VENEZUELA: DELCY: ENTRE LA LEALTAD DE HIERRO Y LA SUPERVIVENCIA DEL CHAVISMO
En medio de un escenario de exilio y presión internacional, la vicepresidenta venezolana asume el rol de «garante de retorno», una jugada que busca cohesionar a la tropa propia mientras el poder real se mide desde la distancia.
El compromiso de Delcy Rodríguez es una pieza de oratoria estratégica diseñada para evitar la desmoralización de las estructuras del PSUV. Tras la salida de Nicolás Maduro y Cilia Flores de Caracas hacia destinos inciertos, el liderazgo de Rodríguez intenta llenar un vacío de poder que amenaza con desatar una interna feroz.

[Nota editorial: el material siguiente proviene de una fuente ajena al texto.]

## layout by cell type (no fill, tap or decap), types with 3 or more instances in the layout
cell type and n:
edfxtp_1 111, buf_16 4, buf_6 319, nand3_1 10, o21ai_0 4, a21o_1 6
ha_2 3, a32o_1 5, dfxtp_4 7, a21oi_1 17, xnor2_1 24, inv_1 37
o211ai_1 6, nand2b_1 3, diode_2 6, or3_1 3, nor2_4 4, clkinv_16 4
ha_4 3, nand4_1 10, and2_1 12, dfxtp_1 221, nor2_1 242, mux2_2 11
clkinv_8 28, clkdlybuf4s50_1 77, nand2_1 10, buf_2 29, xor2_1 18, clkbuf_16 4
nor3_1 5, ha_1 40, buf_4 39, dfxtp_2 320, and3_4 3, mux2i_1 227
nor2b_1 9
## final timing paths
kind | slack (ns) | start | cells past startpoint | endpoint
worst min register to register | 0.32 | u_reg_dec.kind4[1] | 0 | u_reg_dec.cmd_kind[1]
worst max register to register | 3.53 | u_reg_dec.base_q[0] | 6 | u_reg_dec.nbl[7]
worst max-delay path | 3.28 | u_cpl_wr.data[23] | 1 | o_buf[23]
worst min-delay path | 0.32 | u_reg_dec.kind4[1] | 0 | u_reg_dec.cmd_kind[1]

Este anuncio no solo está dirigido a la militancia local, sino que es un mensaje para la comunidad internacional: el régimen intenta demostrar que la salida de su cúpula no es una rendición, sino un repliegue táctico.
Sin embargo, la promesa del «retorno» funciona como una espada de Damocles; si no se cumple en el corto plazo, la figura de Delcy pasará de ser la gran articuladora a ser el rostro de una transición inevitablemente tutelada por factores externos.